Really nice looking revolver, Bushmaster, and nice work with it as well.
That group may well move a good bit towards the center by simply blacking the front sight. I competed with pistols and rifle, with open sights, for many years and found early on the importance of blacking the front sight with soot or a commercially available aerosol blacking. There are several theories as to why the group's center will be affected by this practice, but the one I believe in involves strong sunlight from one side or the other of the shooter. A bare metal blade or post that is uncovered will have reflection on the side receiving the strong light, and the other side will be in the shadow. This causes an apparent
shifting of the sight's center to one side, because the eye is more "drawn" to the side with the stronger light on it. This is the main reason for hoods on front sights, not protection of the sight. The sooty covering prevents any reflection and the sight looks the same on both sides even with strong, bright sunlight coming at 90 degrees from the side.
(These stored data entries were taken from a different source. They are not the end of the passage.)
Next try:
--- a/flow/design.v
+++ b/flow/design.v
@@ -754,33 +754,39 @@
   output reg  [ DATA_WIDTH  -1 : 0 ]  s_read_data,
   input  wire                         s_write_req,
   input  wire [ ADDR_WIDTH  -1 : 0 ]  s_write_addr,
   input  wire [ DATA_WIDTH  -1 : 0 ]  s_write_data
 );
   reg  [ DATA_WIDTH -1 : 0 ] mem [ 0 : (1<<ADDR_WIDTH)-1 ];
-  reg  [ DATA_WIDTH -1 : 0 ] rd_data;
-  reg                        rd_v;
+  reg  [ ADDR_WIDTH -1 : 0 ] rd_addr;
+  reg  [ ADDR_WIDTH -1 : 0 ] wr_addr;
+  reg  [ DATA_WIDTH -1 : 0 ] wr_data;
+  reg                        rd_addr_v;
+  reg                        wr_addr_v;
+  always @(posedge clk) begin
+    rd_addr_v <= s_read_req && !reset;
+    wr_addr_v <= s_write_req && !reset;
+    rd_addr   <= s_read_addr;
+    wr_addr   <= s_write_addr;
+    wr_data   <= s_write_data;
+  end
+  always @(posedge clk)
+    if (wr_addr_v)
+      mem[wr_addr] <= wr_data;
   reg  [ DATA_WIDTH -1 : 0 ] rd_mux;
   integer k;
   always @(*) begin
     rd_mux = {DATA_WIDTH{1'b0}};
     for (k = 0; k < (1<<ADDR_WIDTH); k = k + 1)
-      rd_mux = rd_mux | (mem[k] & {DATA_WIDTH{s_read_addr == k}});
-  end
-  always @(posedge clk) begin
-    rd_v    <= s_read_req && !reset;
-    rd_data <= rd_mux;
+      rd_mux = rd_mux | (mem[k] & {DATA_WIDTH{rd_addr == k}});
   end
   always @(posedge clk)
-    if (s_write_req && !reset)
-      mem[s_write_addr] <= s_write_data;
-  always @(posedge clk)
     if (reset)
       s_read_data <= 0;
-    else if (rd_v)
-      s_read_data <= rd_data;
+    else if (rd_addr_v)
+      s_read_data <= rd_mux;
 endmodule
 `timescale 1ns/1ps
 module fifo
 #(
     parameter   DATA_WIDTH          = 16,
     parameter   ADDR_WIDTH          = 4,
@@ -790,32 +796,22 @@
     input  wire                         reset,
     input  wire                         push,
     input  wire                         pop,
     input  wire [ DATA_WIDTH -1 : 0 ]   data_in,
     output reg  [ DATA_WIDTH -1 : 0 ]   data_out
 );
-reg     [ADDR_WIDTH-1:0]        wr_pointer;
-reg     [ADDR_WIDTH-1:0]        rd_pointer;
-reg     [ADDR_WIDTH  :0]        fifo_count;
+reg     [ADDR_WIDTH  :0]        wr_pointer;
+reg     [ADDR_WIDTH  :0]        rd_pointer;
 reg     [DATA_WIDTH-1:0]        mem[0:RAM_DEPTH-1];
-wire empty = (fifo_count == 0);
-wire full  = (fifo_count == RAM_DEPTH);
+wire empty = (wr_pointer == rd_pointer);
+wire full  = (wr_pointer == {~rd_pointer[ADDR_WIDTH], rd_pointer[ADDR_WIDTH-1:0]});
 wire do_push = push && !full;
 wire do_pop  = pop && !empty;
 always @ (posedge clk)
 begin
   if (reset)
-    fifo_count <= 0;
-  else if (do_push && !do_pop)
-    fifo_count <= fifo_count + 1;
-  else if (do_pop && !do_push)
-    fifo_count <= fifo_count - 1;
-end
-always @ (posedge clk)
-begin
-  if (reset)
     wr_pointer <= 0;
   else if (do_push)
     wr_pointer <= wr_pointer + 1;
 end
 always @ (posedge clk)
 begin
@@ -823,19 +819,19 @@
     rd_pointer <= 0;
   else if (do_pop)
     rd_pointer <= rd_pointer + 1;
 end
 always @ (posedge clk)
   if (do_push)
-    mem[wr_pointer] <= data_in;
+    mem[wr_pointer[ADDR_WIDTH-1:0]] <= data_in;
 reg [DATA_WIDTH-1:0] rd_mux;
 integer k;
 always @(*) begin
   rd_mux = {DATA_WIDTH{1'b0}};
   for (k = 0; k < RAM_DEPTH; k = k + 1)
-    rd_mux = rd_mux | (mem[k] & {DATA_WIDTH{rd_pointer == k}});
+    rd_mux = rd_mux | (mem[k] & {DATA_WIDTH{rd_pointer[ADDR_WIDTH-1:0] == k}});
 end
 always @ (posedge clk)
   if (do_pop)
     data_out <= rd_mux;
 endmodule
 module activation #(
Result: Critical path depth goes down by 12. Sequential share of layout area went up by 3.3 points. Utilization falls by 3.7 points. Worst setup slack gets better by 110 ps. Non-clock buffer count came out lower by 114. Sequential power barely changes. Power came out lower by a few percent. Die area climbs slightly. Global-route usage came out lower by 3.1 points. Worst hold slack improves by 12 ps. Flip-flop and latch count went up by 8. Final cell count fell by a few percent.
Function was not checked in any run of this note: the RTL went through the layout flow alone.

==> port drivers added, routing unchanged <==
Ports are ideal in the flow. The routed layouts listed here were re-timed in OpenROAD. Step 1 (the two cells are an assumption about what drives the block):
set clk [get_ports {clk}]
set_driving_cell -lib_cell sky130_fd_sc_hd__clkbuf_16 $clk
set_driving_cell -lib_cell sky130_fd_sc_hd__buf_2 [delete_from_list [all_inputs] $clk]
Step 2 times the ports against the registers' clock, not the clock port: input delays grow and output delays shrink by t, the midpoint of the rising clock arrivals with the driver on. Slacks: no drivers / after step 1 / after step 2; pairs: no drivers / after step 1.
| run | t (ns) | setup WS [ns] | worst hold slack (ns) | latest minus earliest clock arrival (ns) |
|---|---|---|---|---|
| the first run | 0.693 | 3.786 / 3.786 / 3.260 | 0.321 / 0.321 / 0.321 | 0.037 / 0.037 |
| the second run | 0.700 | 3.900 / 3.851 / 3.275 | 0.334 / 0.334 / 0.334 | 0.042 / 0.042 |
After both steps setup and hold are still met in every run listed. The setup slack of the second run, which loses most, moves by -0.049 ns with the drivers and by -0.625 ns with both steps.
Starting out in competition, and for many years thereafter, I kept a fat lighter pine splinter in my shooting box. Before a match I would light it and use it to black my sight. Later years a commercial aerosol became available to do that, and was much handier. For some reason, people would get upset when I lit that fat lighter stick at the loading bench of a black powder match.
This practice is as old as shooting competitions themselves, and it is still in common use at iron sight matches.